La ministre de la Culture, Christine St-Pierre, ne se rétracte pas. Elle associe encore le carré rouge ainsi que le conteur Fred Pellerin à la violence.

Paul Journet LA PRESSE CANADIENNE

La semaine dernière, M. Pellerin a refusé d'être nommé chevalier de l'Ordre national du Québec. Il ne voulait pas recevoir cette distinction alors qu'une crise secouait selon lui la démocratie québécoise. Le conteur porte le carré rouge et soutient les étudiants en grève.

«Nous, on sait ce que ça veut dire, le carré rouge. Ça veut dire l'intimidation, la violence. Ça veut dire aussi le fait qu'on empêche des gens d'aller étudier», avait alors réagi Mme St-Pierre.

Le patron du Service de police de la ville de Montréal, Marc Parent, a quant à lui refusé d'associer carré rouge et violence. «Même le chef de police de la ville de Montréal a dû se dissocier de la ministre de la Culture. De la Culture, imaginez-vous!», s'est indigné le leader parlementaire du PQ, Stéphane Bédard.

Le PQ accuse la ministre d'avoir voulu «brimer la liberté d'expression» des artistes. Son député Maka Kotto l'a sommée de s'excuser. Elle a refusé.

«Nous croyons tous à la liberté d'expression dans une société libre et démocratique, ce sont des valeurs que tous les Québécois partagent», a-t-elle répété.

«Nous avons tous vu qu'il y a eu des manifestations d'étudiants qui, parfois, ont conduit à des scènes tout à fait disgracieuses, des scènes d'intimidation, des scènes dont les médias ont été témoins et des images qui ont été rapportées sur tous les écrans de télévision. Ces façons de faire sont inadmissibles, et c'est ce que j'ai voulu exprimer lorsque j'ai parlé du carré rouge», a-t-elle expliqué.

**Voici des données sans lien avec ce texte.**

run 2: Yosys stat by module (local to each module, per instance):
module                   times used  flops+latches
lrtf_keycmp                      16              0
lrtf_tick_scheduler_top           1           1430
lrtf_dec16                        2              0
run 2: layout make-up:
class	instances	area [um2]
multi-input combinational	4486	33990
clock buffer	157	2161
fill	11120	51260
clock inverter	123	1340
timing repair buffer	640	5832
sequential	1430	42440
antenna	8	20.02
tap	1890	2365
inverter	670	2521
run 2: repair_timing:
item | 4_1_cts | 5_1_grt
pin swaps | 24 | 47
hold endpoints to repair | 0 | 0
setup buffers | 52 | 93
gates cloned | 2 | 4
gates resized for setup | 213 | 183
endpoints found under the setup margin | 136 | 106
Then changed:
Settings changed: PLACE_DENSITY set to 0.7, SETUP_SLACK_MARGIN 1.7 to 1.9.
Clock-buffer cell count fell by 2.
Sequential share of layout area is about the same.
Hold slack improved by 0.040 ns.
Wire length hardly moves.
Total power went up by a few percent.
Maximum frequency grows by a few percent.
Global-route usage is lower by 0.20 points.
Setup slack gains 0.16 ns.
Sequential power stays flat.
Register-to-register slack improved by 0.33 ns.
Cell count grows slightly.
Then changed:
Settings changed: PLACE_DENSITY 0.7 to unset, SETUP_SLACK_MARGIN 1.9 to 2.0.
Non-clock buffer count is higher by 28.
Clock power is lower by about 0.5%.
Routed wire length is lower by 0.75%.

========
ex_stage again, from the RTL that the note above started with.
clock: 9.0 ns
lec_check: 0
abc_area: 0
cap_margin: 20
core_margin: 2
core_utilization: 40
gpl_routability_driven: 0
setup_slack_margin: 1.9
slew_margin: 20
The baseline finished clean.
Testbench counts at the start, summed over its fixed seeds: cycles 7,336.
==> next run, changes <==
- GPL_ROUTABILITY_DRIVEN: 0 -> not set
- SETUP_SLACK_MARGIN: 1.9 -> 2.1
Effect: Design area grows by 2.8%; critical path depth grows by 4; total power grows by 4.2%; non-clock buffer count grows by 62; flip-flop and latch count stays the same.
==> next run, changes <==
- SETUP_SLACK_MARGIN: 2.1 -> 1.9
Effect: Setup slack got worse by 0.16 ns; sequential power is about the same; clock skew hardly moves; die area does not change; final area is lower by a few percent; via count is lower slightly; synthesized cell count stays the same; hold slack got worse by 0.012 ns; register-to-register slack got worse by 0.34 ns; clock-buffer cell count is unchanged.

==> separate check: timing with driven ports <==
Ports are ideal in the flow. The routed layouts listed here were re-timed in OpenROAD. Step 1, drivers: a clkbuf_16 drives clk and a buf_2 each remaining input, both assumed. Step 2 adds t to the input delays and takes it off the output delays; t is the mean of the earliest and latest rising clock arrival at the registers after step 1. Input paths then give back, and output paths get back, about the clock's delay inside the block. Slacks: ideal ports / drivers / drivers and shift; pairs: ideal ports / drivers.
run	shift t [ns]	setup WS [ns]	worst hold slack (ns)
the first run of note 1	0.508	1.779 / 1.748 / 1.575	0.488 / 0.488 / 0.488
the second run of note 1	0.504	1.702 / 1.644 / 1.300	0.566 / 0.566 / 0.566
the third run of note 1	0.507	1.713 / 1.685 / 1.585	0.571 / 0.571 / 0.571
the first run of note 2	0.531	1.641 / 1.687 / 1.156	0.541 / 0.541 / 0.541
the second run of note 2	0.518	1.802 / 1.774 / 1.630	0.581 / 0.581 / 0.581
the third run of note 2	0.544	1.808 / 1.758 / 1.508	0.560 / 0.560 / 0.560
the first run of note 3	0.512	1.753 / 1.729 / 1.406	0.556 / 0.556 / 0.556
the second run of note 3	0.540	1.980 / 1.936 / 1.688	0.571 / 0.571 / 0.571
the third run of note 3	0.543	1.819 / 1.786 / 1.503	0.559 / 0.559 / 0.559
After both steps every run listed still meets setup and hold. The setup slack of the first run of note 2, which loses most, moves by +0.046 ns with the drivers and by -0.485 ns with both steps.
This design comes from an exercise in tuning for small area on the open sky130 flow, not from production work. At most, simulation tests tie the RTL to the original design; equivalence was not proved. Power figures rest on the tool's default switching activity, not on a simulated workload.

// mmu_top
module mmu_top (
  input  logic      clk_i,
  input  logic      rst_ni,
  input  logic      enable_translation_i,
  input  logic      flush_tlb_i,
  input  mmu_pkg::ppn_t      satp_ppn_i,
  input  mmu_pkg::priv_lvl_t priv_lvl_i,
  input  mmu_pkg::priv_lvl_t ld_st_priv_lvl_i,
  input  logic      sum_i,
  input  logic      fetch_req_i,
  input  mmu_pkg::vaddr_t    fetch_vaddr_i,
  output logic      fetch_valid_o,
  output mmu_pkg::paddr_t    fetch_paddr_o,
  output mmu_pkg::exc_t      fetch_exc_o,
  input  logic      lsu_req_i,
  input  logic      lsu_is_store_i,
  input  mmu_pkg::vaddr_t    lsu_vaddr_i,
  output logic      lsu_dtlb_hit_o,
  output mmu_pkg::ppn_t      lsu_dtlb_ppn_o,
  output logic      lsu_valid_o,
  output mmu_pkg::paddr_t    lsu_paddr_o,
  output mmu_pkg::exc_t      lsu_exc_o,
  output logic      mem_req_o,
  output mmu_pkg::paddr_t    mem_addr_o,
  input  logic      mem_rvalid_i,
  input  mmu_pkg::pte_t      mem_rdata_i
);
  localparam logic [1:0] IDLE = 2'd0, READ = 2'd1, WAIT = 2'd2, DONE = 2'd3;
  logic        en;
  assign en = enable_translation_i;
  ...
For scale: ~2400 cells after synthesis, ~760 flip-flops, ~550 I/O pins, ~30000 um2 of cells after synthesis.
clock: 8.5 ns
lec_check: 0
cap_margin: 20
core_margin: 2
core_utilization: 70
slew_margin: 20
standard.sh (not shown) runs the stock make flow with config.mk's settings and CLKGATE_MAP_FILE= SYNTH_SCRIPT=/design/flow/synth_recipe.tcl, a recipe that flattens the netlist after the stock synthesis.
==> flow/flow/run.sh <==
#!/bin/bash
# Standard layout, with the smallest buffer on the ports, no dummy clock loads
# and larger clock sink clusters.
set -euo pipefail
export BUFFER_PORTS_ARGS="-buffer_cell sky130_fd_sc_hd__buf_1"
export CTS_ARGS="-sink_clustering_enable -repair_clock_nets -dont_use_dummy_load -buf_list sky130_fd_sc_hd__clkbuf_8 -sink_clustering_size 16 -sink_clustering_max_diameter 45"
bash standard.sh > standard_flow.log 2>&1
The first run completed without violations.
Change:
CORE_UTILIZATION = 88   (was 70)
Clock-buffer cell count drops by 11; total power goes up by 2.8%; routed wire length climbs by 36%; area after synthesis stays the same; core utilization goes up by 19 points; first-iteration DRC count grows to 2.9 times its value; sequential power went up by about 2%; global-route usage goes up by 19 points; maximum frequency went down by 6.8%; die area goes down by 20%; synthesized cell count does not change.

Setup of before:
mmu_top, a different RTL version from the one above (not shown whole).
For scale: ~2,000 cells after synthesis, roughly 550 I/O pins, ~0.031 sq mm of cells after synthesis.
## mmu_top
module mmu_top (
  input  logic      clk_i,
  input  logic      rst_ni,
  input  logic      enable_translation_i,
  input  logic      flush_tlb_i,
  input  mmu_pkg::ppn_t      satp_ppn_i,
  input  mmu_pkg::priv_lvl_t priv_lvl_i,
  input  mmu_pkg::priv_lvl_t ld_st_priv_lvl_i,
  input  logic      sum_i,
  input  logic      fetch_req_i,
  input  mmu_pkg::vaddr_t    fetch_vaddr_i,
  output logic      fetch_valid_o,
  output mmu_pkg::paddr_t    fetch_paddr_o,
  output mmu_pkg::exc_t      fetch_exc_o,
  input  logic      lsu_req_i,
  input  logic      lsu_is_store_i,
  input  mmu_pkg::vaddr_t    lsu_vaddr_i,
  output logic      lsu_dtlb_hit_o,
  output mmu_pkg::ppn_t      lsu_dtlb_ppn_o,
  output logic      lsu_valid_o,
  output mmu_pkg::paddr_t    lsu_paddr_o,
  output mmu_pkg::exc_t      lsu_exc_o,
  output logic      mem_req_o,
  output mmu_pkg::paddr_t    mem_addr_o,
  input  logic      mem_rvalid_i,
  input  mmu_pkg::pte_t      mem_rdata_i
);
  localparam logic [1:0] IDLE = 2'd0, READ = 2'd1, WAIT = 2'd2, DONE = 2'd3;
  logic        en;
  assign en = enable_translation_i;
  logic [1:0]  state_q;
  logic [1:0]  level_q;
  logic        owner_d_q;
  logic        err_q;
  logic [43:0] ppn_q;
  logic [3:0]  pbits_q;    
  logic [38:0] dva_q;
  logic        ireq, dreq, grant;
  logic [38:0] wva;
  logic [8:0]  vpn_idx;
  logic        pte_leaf, pte_fault;
  logic        idone, ddone;
  assign grant   = (state_q == IDLE) && (ireq || dreq);
  assign wva     = owner_d_q ? dva_q : fetch_vaddr_i;
  assign vpn_idx = (level_q == 2'd2) ? wva[38:30] :
  ...
Settings: LEC_CHECK=0, CAP_MARGIN=20, CORE_MARGIN=2, CORE_UTILIZATION=40, CTS_BUF_LIST=sky130_fd_sc_hd__clkbuf_16, CTS_CLUSTER_DIAMETER=60, CTS_CLUSTER_SIZE=30, SLEW_MARGIN=20; clock period 8.5 ns.
==> flow/flow/run.sh <==
#!/bin/bash
# Standard layout, with the smallest buffer on the ports and no dummy clock loads.
set -euo pipefail
export BUFFER_PORTS_ARGS="-buffer_cell sky130_fd_sc_hd__buf_1"
export CTS_ARGS="-sink_clustering_enable -repair_clock_nets -dont_use_dummy_load"
bash standard.sh > standard_flow.log 2>&1
Per the final summary, before finished and its layout is clean on timing, DRC and antenna.
[inputs] after vs before
- changing CORE_UTILIZATION from 40 to 70
- removing CTS_CLUSTER_DIAMETER (formerly 60)
- removing CTS_BUF_LIST (formerly sky130_fd_sc_hd__clkbuf_16)
- removing CTS_CLUSTER_SIZE (formerly 30)
==> flow/flow/run.sh <==
#!/bin/bash
# Standard layout, with the smallest buffer on the ports, no dummy clock loads
# and larger clock sink clusters.
set -euo pipefail
export BUFFER_PORTS_ARGS="-buffer_cell sky130_fd_sc_hd__buf_1"
export CTS_ARGS="-sink_clustering_enable -repair_clock_nets -dont_use_dummy_load -buf_list sky130_fd_sc_hd__clkbuf_16 -sink_clustering_size 32 -sink_clustering_max_diameter 60"
bash standard.sh > standard_flow.log 2>&1
Findings:
- The run showing the smaller minimum clock period is after.
- after against before: detailed-route wire length now smaller; internal power now smaller; share of the clock period used by the worst path now smaller.
- In the final design statistics, after uses fewer standard cells in total than before.
No run of this note included a check of the RTL's function; only the layout flow was run.

mmu_top, a different RTL version from the one above (not shown whole).
Size in the first run: ~2200 cells after synthesis, ~770 flip-flops, ~550 I/O pins.
Settings: LEC_CHECK=0, CAP_MARGIN=20, CORE_MARGIN=2, CORE_UTILIZATION=60, CTS_BUF_LIST=sky130_fd_sc_hd__clkbuf_4, SLEW_MARGIN=20; clock period 8.5 ns.
run.sh (not shown) runs the stock make flow with config.mk's settings and CLKGATE_MAP_FILE= SYNTH_SCRIPT=/design/flow/synth_recipe.tcl, a recipe that flattens the netlist after the stock synthesis.
Stock flow here: none of the scripts above is used.
The baseline produced a clean layout.
Rerun with:
==> flow/flow/run.sh (new file) <==
#!/bin/bash
# Standard layout, with the smallest buffer on the ports and no dummy clock loads.
set -euo pipefail
export BUFFER_PORTS_ARGS="-buffer_cell sky130_fd_sc_hd__buf_1"
export CTS_ARGS="-sink_clustering_enable -repair_clock_nets -dont_use_dummy_load"
bash standard.sh > standard_flow.log 2>&1
==> flow/standard.sh (new file) <==
#!/bin/bash
# synth_recipe.tcl (not shown) runs the flow's synth.tcl, then flattens the netlist and writes it again
# the make line also repeats each setting of config.mk as NAME=value (left out here)
make -C /OpenROAD-flow-scripts/flow DESIGN_CONFIG=/design/flow/config.mk WORK_HOME=/design/flow/orfs CLKGATE_MAP_FILE= SYNTH_SCRIPT=/design/flow/synth_recipe.tcl "${@:-finish}"
--- a/flow/config.mk
+++ b/flow/config.mk
@@ -9,4 +9,3 @@
 export CORE_MARGIN = 2
-export CORE_UTILIZATION = 60
-export CTS_BUF_LIST = sky130_fd_sc_hd__clkbuf_4
+export CORE_UTILIZATION = 40
 export SLEW_MARGIN = 20
removed: flow/run.sh
Final cell count grows by 3.2%.
Design area drops by about 7%.
Hold slack gets better by 6.7 ps.
Utilization goes down by 29 points.
Total power goes down by about 1.6%.
Die area increases by 49%.
Wire length went up by about 8%.
Global-route usage went down by 8.7 points.
Area after synthesis stays the same.
Flip-flop and latch count does not change.
Rerun with:
==> flow/run.sh (new file) <==
#!/bin/bash
# synth_recipe.tcl (not shown) runs the flow's synth.tcl, then flattens the netlist and writes it again
# the make line also repeats each setting of config.mk as NAME=value (left out here)
make -C /OpenROAD-flow-scripts/flow DESIGN_CONFIG=/design/flow/config.mk WORK_HOME=/design/flow/orfs CLKGATE_MAP_FILE= SYNTH_SCRIPT=/design/flow/synth_recipe.tcl finish
removed: flow/flow/run.sh
removed: flow/standard.sh
=>
- The new run passed the timing, DRC and antenna checks
- cell area increases by 9.0%
- total power increases by 8.5%
- routed wire length increases by 1.2%
- final cell count increases by 1.3%
- global-route usage increases by 0.15 points
- die area stays the same
- count of clock-buffer cells in the layout increases by 27
- synthesized cell count is unchanged
- sequential power hardly moves
- setup slack loses 680 ps
- clock skew decreases by 28 ps

mmu_top with an RTL version that a note above also has.
Size in the first run: roughly 2,000 cells after synthesis, ~31,000 µm² of cells after synthesis.
clock: 8.5 ns
lec_check: 0
cap_margin: 20
core_margin: 2
core_utilization: 40
slew_margin: 20
standard.sh (not shown) runs the stock make flow with config.mk's settings and CLKGATE_MAP_FILE= SYNTH_SCRIPT=/design/flow/synth_recipe.tcl, a recipe that flattens the netlist after the stock synthesis.
==> flow/flow/run.sh <==
#!/bin/bash
# Standard layout, with the smallest buffer on the ports, no dummy clock loads
# and larger clock sink clusters.
set -euo pipefail
export BUFFER_PORTS_ARGS="-buffer_cell sky130_fd_sc_hd__buf_1"
export CTS_ARGS="-sink_clustering_enable -repair_clock_nets -dont_use_dummy_load -buf_list sky130_fd_sc_hd__clkbuf_8 -sink_clustering_size 20 -sink_clustering_max_diameter 40"
bash standard.sh > standard_flow.log 2>&1
The baseline passed the timing, DRC and antenna checks.
==> next run, changes <==
==> flow/flow/run.sh (replaced) <==
#!/bin/bash
# Standard layout, with the smallest buffer on the ports and no dummy clock loads.
set -euo pipefail
export BUFFER_PORTS_ARGS="-buffer_cell sky130_fd_sc_hd__buf_1"
export CTS_ARGS="-sink_clustering_enable -repair_clock_nets -dont_use_dummy_load"
bash standard.sh > standard_flow.log 2>&1
--- a/flow/config.mk
+++ b/flow/config.mk
@@ -10,0 +11,3 @@
+export CTS_BUF_LIST = sky130_fd_sc_hd__clkbuf_8
+export CTS_CLUSTER_DIAMETER = 40
+export CTS_CLUSTER_SIZE = 20
Core utilization came out higher by 0.72 points; sequential share of layout area came out lower by 0.97 points; sequential power barely changes; global-route usage barely changes; die area does not change; worst hold slack barely changes; non-clock buffer count is unchanged; combinational power barely changes.
==> next run, changes <==
==> flow/flow/run.sh (replaced) <==
#!/bin/bash
# Standard layout, with the smallest buffer on the ports, no dummy clock loads
# and larger clock sink clusters.
set -euo pipefail
export BUFFER_PORTS_ARGS="-buffer_cell sky130_fd_sc_hd__buf_1"
export CTS_ARGS="-sink_clustering_enable -repair_clock_nets -dont_use_dummy_load -buf_list sky130_fd_sc_hd__clkbuf_16 -sink_clustering_size 30 -sink_clustering_max_diameter 60"
bash standard.sh > standard_flow.log 2>&1
--- a/flow/config.mk
+++ b/flow/config.mk
@@ -11,3 +10,0 @@
-export CTS_BUF_LIST = sky130_fd_sc_hd__clkbuf_8
-export CTS_CLUSTER_DIAMETER = 40
-export CTS_CLUSTER_SIZE = 20
Effect: The new run passed the timing, DRC and antenna checks. Via count is lower by 1.3%. Routed wire length drops by 0.64%. Total power went down by 8.0%. Utilization drops by 0.85 points. Worst setup slack improved by 65 ps.
Function was not checked in any run of this note: the RTL went through the layout flow alone.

Elle a poursuivi: «dans une société libre et démocratique, nous devons nous dissocier du vandalisme, nous devons nous dissocier de la violence, nous devons nous dissocier des scènes que nous avons vues dans le métro de Montréal, nous devons appuyer nos travailleurs qui veulent entrer paisiblement au travail le matin. La société québécoise partage des valeurs fondamentales, des valeurs de société libre et démocratique, des valeurs de paix sociale. Et nous avons le devoir de nous dissocier, tous les Québécois ont le devoir de se dissocier de ces actes dont nous avons été témoins.»